Uncategorized Benjamin on 01 Okt 2008 02:46 am
Blood Simple – Director’s Cut (Joel Coen, Großbritannien / USA 1984)
Gerade den nächsten bzw. ersten Coen nachgeschoben. Gefällt mir deutlich besser als Fargo. Das Erstlingswerk der Coens ist eine brilliante Homage an den Film Noir, düster, morbide und obwohl der schwarze Humor der späteren Filme hier noch weitestgehend fehlt bzw. sehr, sehr tief verborgen und sehr subtil ist, ist die Geschichte schon ähnlich abgedreht und unfreiwillig witzig.

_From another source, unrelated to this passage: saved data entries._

File: src/rtl/id_ex_stage.sv
// ID/EX pipeline register: captures decoded controls and operands, inserts
// NOP bubbles on flush or load-use hazard, freezes on hold, and counts bubbles.
module id_ex_stage
  import id_ex_stage_pkg::*;
#(
  parameter int XLEN   = 32,
  parameter int REG_AW = 5,
  parameter int CNT_W  = 16
) (
  input  logic              clk,
  input  logic              rst_n,
  input  logic              id_valid,
  input  logic              id_branch,
  input  logic              id_reg_wena,
  input  logic              id_mem2reg,
  input  logic              id_mem_rena,
  input  logic              id_mem_wena,
  input  logic [1:0]        id_aluop,
  input  logic              id_alusrc,
  input  logic [1:0]        id_jump,
  input  logic [XLEN-1:0]   id_pc,
  input  logic [XLEN-1:0]   id_rs1_data,
  input  logic [XLEN-1:0]   id_rs2_data,
  input  logic [XLEN-1:0]   id_imm,
  input  logic [REG_AW-1:0] id_rs1,
  input  logic [REG_AW-1:0] id_rs2,
  input  logic [REG_AW-1:0] id_rd,
  input  logic [3:0]        id_funct,
  input  logic              flush_i,
  input  logic              hold_i,
  output logic              ex_valid,
  output logic              ex_branch,
  output logic              ex_reg_wena,
  output logic              ex_mem2reg,
  output logic              ex_mem_rena,
  output logic              ex_mem_wena,
  output logic [1:0]        ex_aluop,
  output logic              ex_alusrc,
  output logic [1:0]        ex_jump,
  output logic [XLEN-1:0]   ex_pc,
  output logic [XLEN-1:0]   ex_rs1_data,
  output logic [XLEN-1:0]   ex_rs2_data,
  output logic [XLEN-1:0]   ex_imm,
  output logic [REG_AW-1:0] ex_rs1,
  output logic [REG_AW-1:0] ex_rs2,
  output logic [REG_AW-1:0] ex_rd,
  output logic [3:0]        ex_funct,
  output logic              stall_o,
  output logic [CNT_W-1:0]  bubble_cnt
);

  logic              valid_reg;
  ctrl_t             ctrl_reg;
  ctrl_t             id_ctrl;
  logic [XLEN-1:0]   pc_reg, rs1_data_reg, rs2_data_reg, imm_reg;
  logic [REG_AW-1:0] rs1_reg, rs2_reg, rd_reg;
  logic [3:0]        funct_reg;
  logic [CNT_W-1:0]  cnt_reg;
  logic              hazard;
  logic              bubble_next;
  logic              capture_next;

  assign id_ctrl = '{
    branch:   id_branch,
    reg_wena: id_reg_wena,
    mem2reg:  id_mem2reg,
    mem_rena: id_mem_rena,
    mem_wena: id_mem_wena,
    aluop:    id_aluop,
    alusrc:   id_alusrc,
    jump:     id_jump
  };

  hazard_detect #(
    .REG_AW (REG_AW)
  ) u_hazard_detect (
    .ex_valid    (valid_reg),
    .ex_mem_rena (ctrl_reg.mem_rena),
    .ex_rd       (rd_reg),
    .id_valid    (id_valid),
    .id_rs1      (id_rs1),
    .id_rs2      (id_rs2),
    .hazard      (hazard)
  );

  // Edge priority: flush beats hold beats hazard beats a normal capture.
  // A flush never stalls (ID is being killed); reset forces stall low.
  always_comb begin
    bubble_next  = flush_i | (~hold_i & hazard);
    capture_next = ~flush_i & ~hold_i & ~hazard;
    stall_o      = rst_n & ~flush_i & (hold_i | hazard);
  end

  // Pipeline register; bubbles clear only controls and valid, data is kept.
  always_ff @(posedge clk) begin
    if (!rst_n) begin
      valid_reg    <= 1'b0;
      ctrl_reg     <= NOP_CTRL;
      pc_reg       <= '0;
      rs1_data_reg <= '0;
      rs2_data_reg <= '0;
      imm_reg      <= '0;
      rs1_reg      <= '0;
      rs2_reg      <= '0;
      rd_reg       <= '0;
      funct_reg    <= '0;
      cnt_reg      <= '0;
    end else if (bubble_next) begin
      valid_reg <= 1'b0;
      ctrl_reg  <= NOP_CTRL;
      cnt_reg   <= cnt_reg + CNT_W'(1);
    end else if (capture_next) begin
      valid_reg    <= id_valid;
      ctrl_reg     <= gate_ctrl(id_ctrl, id_valid);
      pc_reg       <= id_pc;
      rs1_data_reg <= id_rs1_data;
      rs2_data_reg <= id_rs2_data;
      imm_reg      <= id_imm;
      rs1_reg      <= id_rs1;
      rs2_reg      <= id_rs2;
      rd_reg       <= id_rd;
      funct_reg    <= id_funct;
    end
  end

  assign ex_valid    = valid_reg;
  assign ex_branch   = ctrl_reg.branch;
  assign ex_reg_wena = ctrl_reg.reg_wena;
  assign ex_mem2reg  = ctrl_reg.mem2reg;
  assign ex_mem_rena = ctrl_reg.mem_rena;
  assign ex_mem_wena = ctrl_reg.mem_wena;
  assign ex_aluop    = ctrl_reg.aluop;
  assign ex_alusrc   = ctrl_reg.alusrc;
  assign ex_jump     = ctrl_reg.jump;
  assign ex_pc       = pc_reg;
  assign ex_rs1_data = rs1_data_reg;
  assign ex_rs2_data = rs2_data_reg;
  assign ex_imm      = imm_reg;
  assign ex_rs1      = rs1_reg;
  assign ex_rs2      = rs2_reg;
  assign ex_rd       = rd_reg;
  assign ex_funct    = funct_reg;
  assign bubble_cnt  = cnt_reg;

endmodule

Der Film hat zu jeder Zeit das richtige Tempo und ist sehr stringent aufgebaut, was wohl auch an seinem recht begrenzten Budget lag. Ich kann auch voll und ganz verstehen das der eine Coen Bruder die gute Frances nach den Dreharbeiten geheiratet hat, sie sieht echt gut aus in dem Film. Alles in allem ein absolut überzeugender Debut Film, der schon deutlich die spätere Entwicklung der Coens vorweg nimmt. Von allen Filmen derjenige der am ehesten mit No Country For Old Men zu vergleichen ist, auch wenn natürlich insgesamt Welten zwischen den beiden Filmen legen. Aber auch wenn der Film ziemlich unbekannt ist, sollte man ihn, zumindest als Coen-Fan auf jeden Fall gesehen haben, auch wenn er Noir mäßig eher düster ist.